Because of these patterns, the parents - who are in reality highly dependent on Mr. or Ms. Loser - often criticize the poor judgment of their offspring unmercifully.  

The more the parents criticize, the more the adult child continues making the same mistakes over and over again. The parent then feels justified in continuing to make the criticisms. On the rare occasions when the adult child expresses anger at the parent's constant harping and verbal abuse, the parent can point to the child's irresponsible behavior as justification for it.
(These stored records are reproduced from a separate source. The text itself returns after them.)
[src/hw/pmcf_filter.sv]
`timescale 1ns/1ps
// What this block does
// - Two 64-bit filter configuration registers: one for cycles, one for retirements.
// - Bit 63, the overflow flag position, always reads zero.
// - Bit 62 set stops counting while in machine mode.
// - Bit 61 set stops counting in supervisor or hypervisor-extended supervisor mode.
// - Bit 60 set stops counting in user mode.
// - Bit 59 set stops counting in virtual supervisor mode.
// - Bit 58 set stops counting in virtual user mode.
// - All inhibit bits clear means counting in every mode.
// - Inhibit bits of unimplemented modes are hardwired zero.
// - On 32-bit harts, upper halves reachable through separate high-half registers.
// - Full registers decode at CSR numbers 0x321 and 0x322.
// - High-half registers decode at CSR numbers 0x721 and 0x722.
// - No counter advances while in a mode marked inhibited.
// - Cycles counted only in non-inhibited modes; trap cycle attribution is free.
// - Retirements counted only when retiring in a non-inhibited mode.
// - Instructions raising a synchronous exception upward do not count.
// - Trap returns count only when their originating mode is not inhibited.
module pmcf_filter
  import pmcf_pkg::*;
#(
  parameter int XLEN          = 64,
  parameter bit HAS_SUPER     = 1'b1,
  parameter bit HAS_USER      = 1'b1,
  parameter bit HAS_HYPER     = 1'b1
) (
  // Clock and reset
  input  wire logic                  clk,
  input  wire logic                  nrst,
  // CSR port from the hart
  input  wire logic                  csr_we,
  input  wire logic [11:0]           csr_addr,
  input  wire logic [XLEN-1:0]       csr_wdata,
  output logic      [XLEN-1:0]       csr_rdata,
  output logic                       csr_hit,
  // Pipeline events
  input  wire pmcf_pkg::pmcf_mode_type cur_mode,
  input  wire logic                  retire_valid,
  input  wire logic                  retire_exception,
  input  wire pmcf_pkg::pmcf_mode_type retire_mode,
  // Counter write port
  input  wire logic                  cnt_we_cycle_lo,
  input  wire logic                  cnt_we_cycle_hi,
  input  wire logic                  cnt_we_retire_lo,
  input  wire logic                  cnt_we_retire_hi,
  input  wire logic [31:0]           cnt_wdata,
  // Counter values
  output logic      [63:0]           cycle_count,
  output logic      [63:0]           retire_count
);

  // ----------------------------------------
  // Configuration storage
  // ----------------------------------------
  logic [63:0] cycle_cfg_q;
  logic [63:0] cycle_cfg_d;
  logic [63:0] retire_cfg_q;
  logic [63:0] retire_cfg_d;
  logic [63:0] wmask;
  logic [63:0] wr_full;

  // Writable bit mask; unimplemented modes and overflow flag stay zero
  always_comb
  begin
    wmask                     = 64'hFFFF_FFFF_FFFF_FFFF;
    wmask[OVERFLOW_FLAG_BIT]  = 1'b0;
    wmask[SUPERVISOR_INH_BIT] = HAS_SUPER;
    wmask[USER_INH_BIT]       = HAS_USER;
    wmask[VIRT_SUPER_INH_BIT] = HAS_HYPER;
    wmask[VIRT_USER_INH_BIT]  = HAS_HYPER & HAS_USER;
  end

  always_comb
  begin
    wr_full = 64'h0000_0000_0000_0000;
    wr_full[XLEN-1:0] = csr_wdata;
  end

  // Reserved low bits are stored as written
  always_comb
  begin
    cycle_cfg_d  = cycle_cfg_q;
    retire_cfg_d = retire_cfg_q;
    if (csr_we)
    begin
      if (csr_addr == CSR_CYCLE_CFG)
      begin
        if (XLEN == 64)
        begin
          cycle_cfg_d = wr_full & wmask;
        end
        else
        begin
          cycle_cfg_d[31:0] = wr_full[31:0];
        end
      end
      else if (csr_addr == CSR_RETIRE_CFG)
      begin
        if (XLEN == 64)
        begin
          retire_cfg_d = wr_full & wmask;
        end
        else
        begin
          retire_cfg_d[31:0] = wr_full[31:0];
        end
      end
      else if (csr_addr == CSR_CYCLE_CFG_H && XLEN == 32)
      begin
        cycle_cfg_d[63:32] = wr_full[31:0] & wmask[63:32];
      end
      else if (csr_addr == CSR_RETIRE_CFG_H && XLEN == 32)
      begin
        retire_cfg_d[63:32] = wr_full[31:0] & wmask[63:32];
      end
    end
  end

  always_ff @(posedge clk or negedge nrst)
  begin
    if (!nrst)
    begin
      cycle_cfg_q  <= CFG_RESET;
      retire_cfg_q <= CFG_RESET;
    end
    else
    begin
      cycle_cfg_q  <= cycle_cfg_d;
      retire_cfg_q <= retire_cfg_d;
    end
  end

  // ----------------------------------------
  // Read path
  // ----------------------------------------
  logic [XLEN-1:0] rdata_d;
  logic [XLEN-1:0] rdata_q;
  logic            hit_d;
  logic            hit_q;

  always_comb
  begin
    rdata_d = '0;
    hit_d   = 1'b1;
    if (csr_addr == CSR_CYCLE_CFG)
    begin
      rdata_d = cycle_cfg_q[XLEN-1:0];
    end
    else if (csr_addr == CSR_RETIRE_CFG)
    begin
      rdata_d = retire_cfg_q[XLEN-1:0];
    end
    else if (csr_addr == CSR_CYCLE_CFG_H && XLEN == 32)
    begin
      rdata_d = cycle_cfg_q[63:64-XLEN];
    end
    else if (csr_addr == CSR_RETIRE_CFG_H && XLEN == 32)
    begin
      rdata_d = retire_cfg_q[63:64-XLEN];
    end
    else
    begin
      hit_d = 1'b0;
    end
  end

  always_ff @(posedge clk or negedge nrst)
  begin
    if (!nrst)
    begin
      rdata_q <= '0;
      hit_q   <= 1'b0;
    end
    else
    begin
      rdata_q <= rdata_d;
      hit_q   <= hit_d;
    end
  end

  assign csr_rdata = rdata_q;
  assign csr_hit   = hit_q;

  // ----------------------------------------
  // Inhibit fields
  // ----------------------------------------
  logic cyc_machine_count_inhibit;
  logic cyc_supervisor_count_inhibit;
  logic cyc_user_count_inhibit;
  logic cyc_virtual_supervisor_count_inhibit;
  logic cyc_virtual_user_count_inhibit;
  logic ret_machine_count_inhibit;
  logic ret_supervisor_count_inhibit;
  logic ret_user_count_inhibit;
  logic ret_virtual_supervisor_count_inhibit;
  logic ret_virtual_user_count_inhibit;

  // Unimplemented modes read back zero, so their fields never inhibit
  always_comb
  begin
    cyc_machine_count_inhibit            = cycle_cfg_q[MACHINE_INH_BIT];
    cyc_supervisor_count_inhibit         = cycle_cfg_q[SUPERVISOR_INH_BIT];
    cyc_user_count_inhibit               = cycle_cfg_q[USER_INH_BIT];
    cyc_virtual_supervisor_count_inhibit = cycle_cfg_q[VIRT_SUPER_INH_BIT];
    cyc_virtual_user_count_inhibit       = cycle_cfg_q[VIRT_USER_INH_BIT];
    ret_machine_count_inhibit            = retire_cfg_q[MACHINE_INH_BIT];
    ret_supervisor_count_inhibit         = retire_cfg_q[SUPERVISOR_INH_BIT];
    ret_user_count_inhibit               = retire_cfg_q[USER_INH_BIT];
    ret_virtual_supervisor_count_inhibit = retire_cfg_q[VIRT_SUPER_INH_BIT];
    ret_virtual_user_count_inhibit       = retire_cfg_q[VIRT_USER_INH_BIT];
  end

  // ----------------------------------------
  // Mode decode
  // ----------------------------------------
  logic cur_machine;
  logic cur_supervisor;
  logic cur_user;
  logic cur_virtual_supervisor;
  logic cur_virtual_user;
  logic ret_machine;
  logic ret_supervisor;
  logic ret_user;
  logic ret_virtual_supervisor;
  logic ret_virtual_user;

  // Current mode; an unused code matches no level and is never inhibited
  always_comb
  begin
    cur_machine            = 1'b0;
    cur_supervisor         = 1'b0;
    cur_user               = 1'b0;
    cur_virtual_supervisor = 1'b0;
    cur_virtual_user       = 1'b0;
    case (cur_mode)
      PMCF_MODE_MACHINE:    cur_machine            = 1'b1;
      PMCF_MODE_SUPERVISOR: cur_supervisor         = 1'b1;
      PMCF_MODE_USER:       cur_user               = 1'b1;
      PMCF_MODE_VIRT_SUPER: cur_virtual_supervisor = 1'b1;
      PMCF_MODE_VIRT_USER:  cur_virtual_user       = 1'b1;
      default:              cur_machine            = 1'b0;
    endcase
  end

  // Mode the instruction executed from, so a trap return uses its origin
  always_comb
  begin
    ret_machine            = 1'b0;
    ret_supervisor         = 1'b0;
    ret_user               = 1'b0;
    ret_virtual_supervisor = 1'b0;
    ret_virtual_user       = 1'b0;
    case (retire_mode)
      PMCF_MODE_MACHINE:    ret_machine            = 1'b1;
      PMCF_MODE_SUPERVISOR: ret_supervisor         = 1'b1;
      PMCF_MODE_USER:       ret_user               = 1'b1;
      PMCF_MODE_VIRT_SUPER: ret_virtual_supervisor = 1'b1;
      PMCF_MODE_VIRT_USER:  ret_virtual_user       = 1'b1;
      default:              ret_machine            = 1'b0;
    endcase
  end

  // ----------------------------------------
  // Mode filter
  // ----------------------------------------
  logic cycle_inh;
  logic retire_inh;
  logic cycle_inc;
  logic retire_inc;

  // Mode changes during a trap take effect whenever cur_mode switches
  always_comb
  begin
    cycle_inh  = (cur_machine & cyc_machine_count_inhibit)
               | (cur_supervisor & cyc_supervisor_count_inhibit)
               | (cur_user & cyc_user_count_inhibit)
               | (cur_virtual_supervisor & cyc_virtual_supervisor_count_inhibit)
               | (cur_virtual_user & cyc_virtual_user_count_inhibit);
    retire_inh = (ret_machine & ret_machine_count_inhibit)
               | (ret_supervisor & ret_supervisor_count_inhibit)
               | (ret_user & ret_user_count_inhibit)
               | (ret_virtual_supervisor & ret_virtual_supervisor_count_inhibit)
               | (ret_virtual_user & ret_virtual_user_count_inhibit);
    cycle_inc  = !cycle_inh;
    retire_inc = retire_valid && !retire_exception && !retire_inh;
  end

  // ----------------------------------------
  // Counters
  // ----------------------------------------
  pmcf_counter #(
    .WIDTH   (64)
  ) u_cycle (
    .clk     (clk),
    .nrst    (nrst),
    .inc     (cycle_inc),
    .wr_lo   (cnt_we_cycle_lo),
    .wr_hi   (cnt_we_cycle_hi),
    .wr_data (cnt_wdata),
    .value   (cycle_count)
  );

  pmcf_counter #(
    .WIDTH   (64)
  ) u_retire (
    .clk     (clk),
    .nrst    (nrst),
    .inc     (retire_inc),
    .wr_lo   (cnt_we_retire_lo),
    .wr_hi   (cnt_we_retire_hi),
    .wr_data (cnt_wdata),
    .value   (retire_count)
  );

endmodule : pmcf_filter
In a very real sense, the adult child is purposely giving the parent this ammunition to use against him or her, although they do not have to think about this consciously while doing so because their behavior is habitual and automatic. This allows the parent to avoid feeling guilty for both their criticisms and for the fact that they are contributing to their own child's impairment. The parents, of course, act in this manner because they themselves are playing their own roles within the family.

Some are stuck in bad marriages because of family/cultural/religious prohibitions regarding divorce.  Some are females who are stuck in outdated gender roles with a prohibition against women being independent.  Some need their child to act out their own repressed anger because they cannot do so themselves - often due to family rules prohibiting anyone from being "selfish" enough to put their own needs above those of other family members.



There is a very incisive and sophisticated comic strip called Momma by Mell Lazarus that absolutely nails the family dynamics described above. A son named Francis is the identified loser.  He apparently does have his own apartment, which of course Momma is paying for, but he is constantly doing everything in his power to act out the various negative characterizations of him that Momma compulsively throws his way. 


It's kind of sad that a cartoonist understands this dynamic better than many therapists.

2 comments:

  1. Treating a "loser" would be tough. I would imagine that aside from the obvious "fixes"--losing weight, getting a job, etc.--the biggest obstacle would be the regret and mourning the patient would face at realizing they've wasted a lot of their life in a dysfunctional pursuit. I go as far as to say that looming regret might be the primary factor in keeping them from looking at their dysfunction from a more objective perspective.

    ReplyDelete
  2. Wow! That hit the nail on the head!